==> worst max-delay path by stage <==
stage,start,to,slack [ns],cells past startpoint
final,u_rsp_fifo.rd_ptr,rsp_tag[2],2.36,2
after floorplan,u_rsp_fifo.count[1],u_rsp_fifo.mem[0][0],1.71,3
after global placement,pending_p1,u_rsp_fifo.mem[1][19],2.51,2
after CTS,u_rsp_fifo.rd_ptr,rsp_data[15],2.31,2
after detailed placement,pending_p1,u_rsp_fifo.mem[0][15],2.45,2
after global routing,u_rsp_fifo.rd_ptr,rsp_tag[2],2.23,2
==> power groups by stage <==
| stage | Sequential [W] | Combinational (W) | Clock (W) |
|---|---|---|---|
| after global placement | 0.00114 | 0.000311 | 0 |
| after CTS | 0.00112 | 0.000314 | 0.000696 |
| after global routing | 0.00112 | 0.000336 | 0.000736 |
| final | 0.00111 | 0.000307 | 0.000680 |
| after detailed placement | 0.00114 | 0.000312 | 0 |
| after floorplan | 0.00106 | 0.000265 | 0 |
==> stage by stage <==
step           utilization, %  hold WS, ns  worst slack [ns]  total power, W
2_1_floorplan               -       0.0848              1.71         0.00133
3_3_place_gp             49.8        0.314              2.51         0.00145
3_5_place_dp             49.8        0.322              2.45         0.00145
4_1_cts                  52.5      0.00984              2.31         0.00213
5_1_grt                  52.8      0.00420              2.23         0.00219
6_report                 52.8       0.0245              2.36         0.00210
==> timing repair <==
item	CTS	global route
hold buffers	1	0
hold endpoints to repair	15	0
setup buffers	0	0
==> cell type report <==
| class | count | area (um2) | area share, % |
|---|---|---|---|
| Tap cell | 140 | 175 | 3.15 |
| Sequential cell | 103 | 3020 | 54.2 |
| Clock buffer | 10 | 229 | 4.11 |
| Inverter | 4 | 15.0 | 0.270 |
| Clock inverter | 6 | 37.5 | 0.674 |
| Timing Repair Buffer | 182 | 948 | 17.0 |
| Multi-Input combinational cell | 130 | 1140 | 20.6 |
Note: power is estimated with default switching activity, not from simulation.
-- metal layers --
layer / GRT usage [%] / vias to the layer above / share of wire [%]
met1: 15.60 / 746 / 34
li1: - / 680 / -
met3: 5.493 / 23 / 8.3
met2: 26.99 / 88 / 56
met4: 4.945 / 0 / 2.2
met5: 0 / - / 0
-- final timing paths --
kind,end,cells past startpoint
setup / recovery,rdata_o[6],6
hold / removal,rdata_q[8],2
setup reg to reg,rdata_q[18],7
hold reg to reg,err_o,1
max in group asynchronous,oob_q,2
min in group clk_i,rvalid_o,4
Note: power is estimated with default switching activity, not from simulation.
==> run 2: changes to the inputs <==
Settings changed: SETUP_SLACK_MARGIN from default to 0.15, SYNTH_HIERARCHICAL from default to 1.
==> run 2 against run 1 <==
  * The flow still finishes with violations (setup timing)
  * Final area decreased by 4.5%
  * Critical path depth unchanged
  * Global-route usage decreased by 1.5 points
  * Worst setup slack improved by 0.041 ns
===== src/rtl/text_box_pkg.sv =====
// rtl/text_box_pkg.sv - shared geometry, pipeline depth and reveal FSM encoding for the text box
package text_box_pkg;

  localparam int CELL_W     = 8;
  localparam int CELL_H     = 16;
  localparam int GRID_SIZE  = 16;
  localparam int CELL_COUNT = GRID_SIZE * GRID_SIZE;
  localparam int PIPE_DEPTH = 2;
  localparam int BOX_W      = CELL_W * GRID_SIZE;
  localparam int BOX_H      = CELL_H * GRID_SIZE;

  typedef enum logic [1:0] {
    ST_IDLE   = 2'd0,
    ST_REVEAL = 2'd1,
    ST_DONE   = 2'd2
  } reveal_state_e;

endpackage
--- src/rtl/cascade_digit_counter_pkg.sv ---
// Shared definitions for the cascaded digit counter: digit width, legal radices
// and a helper giving the packed width of an N-digit vector.
package cascade_digit_counter_pkg;

    localparam int DIGIT_W   = 4;
    localparam int RADIX_HEX = 16;
    localparam int RADIX_DEC = 10;

    typedef logic [DIGIT_W-1:0] digit_t;

    function automatic int digits_width(input int num_digits);
        return num_digits * DIGIT_W;
    endfunction

endpackage

--- src/rtl/cascade_digit_counter_digit_cell.sv ---
// One counter digit: registered value with load clamping, wrap at the radix
// boundary and a combinational carry/borrow towards the next digit.
module cascade_digit_counter_digit_cell
    import cascade_digit_counter_pkg::*;
#(
    parameter int RADIX = RADIX_HEX
) (
    input  logic   clk,
    input  logic   reset,
    input  logic   step_en,
    input  logic   up,
    input  logic   carry_in,
    input  logic   load,
    input  digit_t load_nibble,
    output digit_t digit,
    output logic   carry_out
);

    localparam digit_t DIGIT_MAX = digit_t'(RADIX - 1);

    digit_t digit_q;
    digit_t digit_d;
    logic   at_edge;

    // at_edge: this digit wraps on the current step, so the next digit must move too
    always_comb begin
        at_edge   = up ? (digit_q == DIGIT_MAX) : (digit_q == '0);
        carry_out = carry_in & at_edge;
        digit_d   = digit_q;
        if (load) begin
            digit_d = (load_nibble > DIGIT_MAX) ? DIGIT_MAX : load_nibble;
        end else if (step_en && carry_in) begin
            if (at_edge) begin
                digit_d = up ? digit_t'(0) : DIGIT_MAX;
            end else begin
                digit_d = up ? digit_q + digit_t'(1) : digit_q - digit_t'(1);
            end
        end
    end

    always_ff @(posedge clk) begin
        if (reset) begin
            digit_q <= '0;
        end else begin
            digit_q <= digit_d;
        end
    end

    assign digit = digit_q;

endmodule

--- src/rtl/cascade_digit_counter.sv ---
// Multi-digit up/down counter driven by a rate-divider tick, with parallel load,
// hex or decimal digits, a terminal-count pulse and an update pulse.
module cascade_digit_counter
    import cascade_digit_counter_pkg::*;
#(
    parameter  int NUM_DIGITS = 4,
    parameter  int RADIX      = RADIX_HEX,
    localparam int W          = digits_width(NUM_DIGITS)
) (
    input  logic         clk,
    input  logic         reset,
    input  logic         tick,
    input  logic         run,
    input  logic         up,
    input  logic         load,
    input  logic [W-1:0] load_val,
    output logic [W-1:0] digits,
    output logic         tc,
    output logic         changed
);

    logic              step_en;
    logic [NUM_DIGITS:0] carry;
    logic              tc_q, tc_d;
    logic              changed_q, changed_d;

    // load outranks a coincident tick, so the step is suppressed here
    assign step_en  = run & tick & ~load;
    assign carry[0] = 1'b1;

    generate
        for (genvar gi = 0; gi < NUM_DIGITS; gi++) begin : g_digit
            cascade_digit_counter_digit_cell #(
                .RADIX(RADIX)
            ) u_cell (
                .clk        (clk),
                .reset      (reset),
                .step_en    (step_en),
                .up         (up),
                .carry_in   (carry[gi]),
                .load       (load),
                .load_nibble(load_val[gi*DIGIT_W +: DIGIT_W]),
                .digit      (digits[gi*DIGIT_W +: DIGIT_W]),
                .carry_out  (carry[gi+1])
            );
        end
    endgenerate

    always_comb begin
        tc_d      = step_en & carry[NUM_DIGITS];
        changed_d = load | step_en;
    end

    always_ff @(posedge clk) begin
        if (reset) begin
            tc_q      <= 1'b0;
            changed_q <= 1'b0;
        end else begin
            tc_q      <= tc_d;
            changed_q <= changed_d;
        end
    end

    assign tc      = tc_q;
    assign changed = changed_q;

endmodule
--- config.mk ---
export PLATFORM = sky130hd
export DESIGN_NAME = cascade_digit_counter
export DESIGN_NICKNAME = d
export VERILOG_FILES = /design/src/rtl/cascade_digit_counter_pkg.sv /design/src/rtl/cascade_digit_counter_digit_cell.sv /design/src/rtl/cascade_digit_counter.sv
export SDC_FILE = /design/constraint.sdc
export NUM_CORES = 1
export LEC_CHECK = 0
export ABC_AREA = 1
export BUFFER_PORTS_ARGS = -buffer_cell sky130_fd_sc_hd__buf_4
export CORE_MARGIN = 4
export CORE_UTILIZATION = 53
export CTS_CLUSTER_DIAMETER = 40
export DETAILED_ROUTE_END_ITERATION = 16
export PLACE_DENSITY_LB_ADDON = 0.1
export SETUP_SLACK_MARGIN = 0.1
export SYNTH_ARGS = -nofsm -noshare
export SYNTH_HDL_FRONTEND = slang
export SYNTH_SLANG_ARGS = --single-unit
--- constraint.sdc ---
create_clock -name clk -period 2 [get_ports clk]
set_clock_uncertainty 0.1 [all_clocks]
set_input_delay 0.1 -clock clk [delete_from_list [all_inputs] [get_ports clk]]
set_output_delay 0.1 -clock clk [all_outputs]
set_load 0.02 [all_outputs]
==> impl_metrics.tcl <==
set metrics [dict create \
    syn_inst 222 \
    initial_core_util_pct 55.3 \
    async_reset_ff_share_pct 0 \
    synth_edf_count 0 \
    fin_crit_ps 1630 \
    crit_required_ps 2130 \
    fillers 259 \
    vias 1514 \
    worst_pin_slew_ps 385 \
    ys_seq_area_share_pct 23.8 \
    die_y_um 61.4 \
    hold_path.class "primary input to register" \
    setup_violations 0 \
    cts_tree "yes" \
    hold_viol_final 0 \
    synth_warnings 0 \
    finalInstanceArea_um2 1870 \
    synth_top_family_by_area "simple AND/OR/NAND/NOR gates" \
    cp-end-kind "register" \
    maxCapViolCount 0 \
    synth_xor_area_share_pct 4.64 \
    slew_headroom_pct 74.3 \
    grt_antenna_before_repair 0 \
    path_class "register to register" \
    synth_area_um2 1510 \
    syn_nets 256 \
    cts_made_buffers 3 \
    detail_route.wl_per_cell_um 11.8 \
    ioPinCount 40 \
    dp_hpwl_um 2640 \
    synthAdderAreaFrac_pct 11.9 \
    slew_viol_final 0 \
    synth_top_area_share_pct 23.8 \
    yosysMostFrequentCell "nand2_1" \
    startpoint_type "register" \
    yosysTopAreaCell "dfxtp_1" \
    fin_nets 299 \
    final_core_util_pct 68.4 \
    rsz0062_at_grt "false" \
    path_max_fanout 7 \
    worstPathArrival_ps 1760 \
    synthToLayoutAreaGrowth_pct 23.7 \
    muxShareOfSynthArea_pct 0 \
    num_antenna_cells 0 \
    synth_cell_type_count 35 \
    ant_nets 0 \
    synth_simple_gate_area_share_pct 35.8 \
    ys_top_cells_by_area "dfxtp_1 24%, nand2_1 12%, nor2_1 11%" \
    cts.clk_slew.worst_paths_ps 100 \
    place_area_um2 1820 \
    core_um2 2730 \
    holdWs_ps 29.3 \
    synth_compound_area_share_pct 16.2 \
    io_buffers 39 \
    p_leak_uw 0.000978 \
    vdd_ir_drop_max_mv 0.436 \
    drive_gt1_share_pct 22.8 \
    num_rows 19 \
    totalWireLength_um 3460 \
    regArea_um2 360 \
    achievable-frequency_mhz 613 \
    viasPerCell 5.15 \
    grt_pass1_wl_um 5890 \
    avgSynthCellArea_um2 6.81 \
    grt-ovfl-total 0 \
    grt_pass1_vias 1367 \
    dr.pass1.iters 5 \
    fp.dieArea_um2 3770 \
    grt_max_degree 22 \
    clk_latency_ps 290 \
    cts_root_buffer "clkbuf_4" \
    status "completed" \
    cts.repair.resized 0 \
    die_x_um 61.4 \
    power_density_nw_per_um2 541 \
    grtUsageTotal_pct 20.6 \
    drc 0 \
    post_cts_buffers 0 \
    multi_input_area_um2 1040 \
    synth_seq_cells 18 \
    yosys-top-cells-count "49 x nand2_1, 44 x nor2_1, 18 x dfxtp_1" \
    clk_path_buf_depth 2 \
    cts_htree_levels 1 \
    min_period_over_period_pct 81.6 \
    ys.flop_type "dfxtp_1" \
    drt_iter0_drc 82 \
    place_congestion 0.866 \
    cts_sinks 18 \
    tns_ps 0 \
    cts_hold_buffers 3 \
]
## worst max-delay path, stage by stage, from the launching register on
cell	delay, ps
dfxtp_1	460
ha_1	290
or2_2	280
nand2_1	80
nor2_1	40
o21bai_1	140
nand2_1	70
a21oi_1	110
[config.mk]
export PLATFORM = sky130hd
export DESIGN_NAME = axis_stream_sink
export DESIGN_NICKNAME = d
export VERILOG_FILES = /design/src/rtl/axis_stream_sink.sv
export SDC_FILE = /design/constraint.sdc
export NUM_CORES = 1
export LEC_CHECK = 0
export CAP_MARGIN = 0
export CORE_UTILIZATION = 60
export DETAILED_ROUTE_END_ITERATION = 8
export GPL_TIMING_DRIVEN = 0
export PLACE_DENSITY = 0.81
export SYNTH_ARGS = -nofsm -noshare
export SYNTH_HDL_FRONTEND = slang
export SYNTH_SLANG_ARGS = --single-unit
[constraint.sdc]
create_clock -name aclk -period 12.9 [get_ports aclk]
set_clock_uncertainty 0.05 [all_clocks]
set_input_delay 2.58 -clock aclk [delete_from_list [all_inputs] [get_ports aclk]]
set_output_delay 2.58 -clock aclk [all_outputs]
set_load 0.05 [all_outputs]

■ ■ ■ ■ ■ ■ ■

• Exercise objective
Where in the records does the string "placement" appear? Copy every line that has it.

• Written solution
after global placement,pending_p1,u_rsp_fifo.mem[1][19],2.51,2
after detailed placement,pending_p1,u_rsp_fifo.mem[0][15],2.45,2
| after global placement | 0.00114 | 0.000311 | 0 |
| after detailed placement | 0.00114 | 0.000312 | 0 |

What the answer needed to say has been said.